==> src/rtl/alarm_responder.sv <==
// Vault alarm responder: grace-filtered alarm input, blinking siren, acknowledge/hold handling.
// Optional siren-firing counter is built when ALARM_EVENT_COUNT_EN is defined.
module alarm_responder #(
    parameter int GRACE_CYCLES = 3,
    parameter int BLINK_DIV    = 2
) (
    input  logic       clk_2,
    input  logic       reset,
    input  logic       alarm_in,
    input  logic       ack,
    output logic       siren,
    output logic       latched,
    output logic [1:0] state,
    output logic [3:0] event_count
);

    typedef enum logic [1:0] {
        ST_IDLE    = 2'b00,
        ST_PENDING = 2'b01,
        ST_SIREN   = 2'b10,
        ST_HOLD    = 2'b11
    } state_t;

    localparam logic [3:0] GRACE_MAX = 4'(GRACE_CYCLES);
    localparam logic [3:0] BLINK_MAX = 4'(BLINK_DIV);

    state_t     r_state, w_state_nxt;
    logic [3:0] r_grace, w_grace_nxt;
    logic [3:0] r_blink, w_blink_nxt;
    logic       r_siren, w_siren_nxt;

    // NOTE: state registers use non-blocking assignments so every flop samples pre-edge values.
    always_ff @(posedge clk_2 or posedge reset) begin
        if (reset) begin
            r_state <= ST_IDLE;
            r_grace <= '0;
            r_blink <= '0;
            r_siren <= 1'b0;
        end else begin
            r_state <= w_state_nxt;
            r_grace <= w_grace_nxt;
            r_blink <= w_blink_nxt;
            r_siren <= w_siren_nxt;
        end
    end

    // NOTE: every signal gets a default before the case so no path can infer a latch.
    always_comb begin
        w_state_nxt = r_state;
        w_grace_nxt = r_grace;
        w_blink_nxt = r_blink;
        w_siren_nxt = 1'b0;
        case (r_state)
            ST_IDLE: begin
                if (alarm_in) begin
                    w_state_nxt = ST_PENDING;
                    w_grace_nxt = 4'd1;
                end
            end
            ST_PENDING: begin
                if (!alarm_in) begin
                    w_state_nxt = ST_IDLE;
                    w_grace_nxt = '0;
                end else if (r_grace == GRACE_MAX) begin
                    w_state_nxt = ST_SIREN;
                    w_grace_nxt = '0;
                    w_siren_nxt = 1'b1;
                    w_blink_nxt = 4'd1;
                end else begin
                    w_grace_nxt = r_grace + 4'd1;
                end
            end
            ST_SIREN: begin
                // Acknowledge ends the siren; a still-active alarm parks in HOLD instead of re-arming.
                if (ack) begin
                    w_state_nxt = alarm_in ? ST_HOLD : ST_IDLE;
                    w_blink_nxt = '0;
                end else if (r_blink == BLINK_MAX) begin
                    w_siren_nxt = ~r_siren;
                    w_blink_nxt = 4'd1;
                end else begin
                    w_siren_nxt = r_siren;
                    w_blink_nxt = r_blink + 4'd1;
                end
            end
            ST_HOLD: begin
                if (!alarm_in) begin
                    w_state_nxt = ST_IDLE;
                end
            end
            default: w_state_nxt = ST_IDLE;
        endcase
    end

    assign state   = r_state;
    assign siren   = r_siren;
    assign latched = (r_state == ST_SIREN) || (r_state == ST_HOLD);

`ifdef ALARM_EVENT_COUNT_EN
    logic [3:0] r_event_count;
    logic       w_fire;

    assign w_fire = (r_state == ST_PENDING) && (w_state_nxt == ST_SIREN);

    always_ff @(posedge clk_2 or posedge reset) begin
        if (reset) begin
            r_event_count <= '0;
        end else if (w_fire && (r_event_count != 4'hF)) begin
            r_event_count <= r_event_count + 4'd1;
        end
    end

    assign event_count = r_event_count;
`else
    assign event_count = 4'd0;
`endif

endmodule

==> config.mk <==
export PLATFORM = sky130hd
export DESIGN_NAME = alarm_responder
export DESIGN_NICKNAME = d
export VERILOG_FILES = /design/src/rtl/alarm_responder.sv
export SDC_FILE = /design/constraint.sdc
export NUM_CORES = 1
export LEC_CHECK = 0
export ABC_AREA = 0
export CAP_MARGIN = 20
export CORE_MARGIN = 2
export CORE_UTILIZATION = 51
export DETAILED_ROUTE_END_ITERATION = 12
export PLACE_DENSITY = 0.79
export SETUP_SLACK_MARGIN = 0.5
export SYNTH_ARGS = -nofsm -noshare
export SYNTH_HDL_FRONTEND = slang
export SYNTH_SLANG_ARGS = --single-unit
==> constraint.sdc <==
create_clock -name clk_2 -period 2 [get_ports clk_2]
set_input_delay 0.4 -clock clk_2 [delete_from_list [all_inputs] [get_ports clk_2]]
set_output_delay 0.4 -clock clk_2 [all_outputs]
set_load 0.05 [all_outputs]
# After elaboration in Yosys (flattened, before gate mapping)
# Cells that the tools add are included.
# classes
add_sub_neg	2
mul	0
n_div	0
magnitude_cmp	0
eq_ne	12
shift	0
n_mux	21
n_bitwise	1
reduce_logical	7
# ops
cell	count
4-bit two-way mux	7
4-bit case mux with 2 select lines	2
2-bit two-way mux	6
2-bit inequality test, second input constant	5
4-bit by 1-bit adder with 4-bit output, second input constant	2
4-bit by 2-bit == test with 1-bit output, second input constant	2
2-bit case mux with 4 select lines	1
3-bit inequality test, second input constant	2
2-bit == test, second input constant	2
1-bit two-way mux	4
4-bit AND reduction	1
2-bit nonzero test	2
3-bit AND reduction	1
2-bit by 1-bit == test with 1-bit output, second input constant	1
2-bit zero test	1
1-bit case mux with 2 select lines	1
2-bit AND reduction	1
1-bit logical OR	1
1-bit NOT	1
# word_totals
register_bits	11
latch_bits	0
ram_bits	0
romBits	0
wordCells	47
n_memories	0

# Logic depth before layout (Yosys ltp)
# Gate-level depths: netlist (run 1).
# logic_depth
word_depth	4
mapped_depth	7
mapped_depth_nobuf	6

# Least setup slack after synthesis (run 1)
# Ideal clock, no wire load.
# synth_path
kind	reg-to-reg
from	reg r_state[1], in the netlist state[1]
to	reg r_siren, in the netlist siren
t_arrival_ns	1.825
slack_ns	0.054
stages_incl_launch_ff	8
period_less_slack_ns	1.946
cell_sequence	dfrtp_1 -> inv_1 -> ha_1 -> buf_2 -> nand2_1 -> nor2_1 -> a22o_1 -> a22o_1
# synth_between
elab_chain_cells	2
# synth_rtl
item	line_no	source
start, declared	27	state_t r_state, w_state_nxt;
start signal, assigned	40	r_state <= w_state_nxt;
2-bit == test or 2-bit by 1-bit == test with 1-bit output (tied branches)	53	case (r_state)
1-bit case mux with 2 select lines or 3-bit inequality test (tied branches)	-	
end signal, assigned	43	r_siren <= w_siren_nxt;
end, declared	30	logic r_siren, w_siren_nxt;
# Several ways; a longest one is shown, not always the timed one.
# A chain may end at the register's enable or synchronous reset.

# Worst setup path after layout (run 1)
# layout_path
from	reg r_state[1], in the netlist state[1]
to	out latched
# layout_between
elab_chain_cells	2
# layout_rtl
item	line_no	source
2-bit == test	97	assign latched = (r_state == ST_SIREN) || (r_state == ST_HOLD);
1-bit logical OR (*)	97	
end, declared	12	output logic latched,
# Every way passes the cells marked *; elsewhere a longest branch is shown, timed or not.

PROBLEM DETAILS ::
Taking the entries above, write out exactly each line from the one holding "if (ack) begin" to the one holding "end else if (w_fire", both included, and stop there.

FINISHED TASK ::
                if (ack) begin
                    w_state_nxt = alarm_in ? ST_HOLD : ST_IDLE;
                    w_blink_nxt = '0;
                end else if (r_blink == BLINK_MAX) begin
                    w_siren_nxt = ~r_siren;
                    w_blink_nxt = 4'd1;
                end else begin
                    w_siren_nxt = r_siren;
                    w_blink_nxt = r_blink + 4'd1;
                end
            end
            ST_HOLD: begin
                if (!alarm_in) begin
                    w_state_nxt = ST_IDLE;
                end
            end
            default: w_state_nxt = ST_IDLE;
        endcase
    end

    assign state   = r_state;
    assign siren   = r_siren;
    assign latched = (r_state == ST_SIREN) || (r_state == ST_HOLD);

`ifdef ALARM_EVENT_COUNT_EN
    logic [3:0] r_event_count;
    logic       w_fire;

    assign w_fire = (r_state == ST_PENDING) && (w_state_nxt == ST_SIREN);

    always_ff @(posedge clk_2 or posedge reset) begin
        if (reset) begin
            r_event_count <= '0;
        end else if (w_fire && (r_event_count != 4'hF)) begin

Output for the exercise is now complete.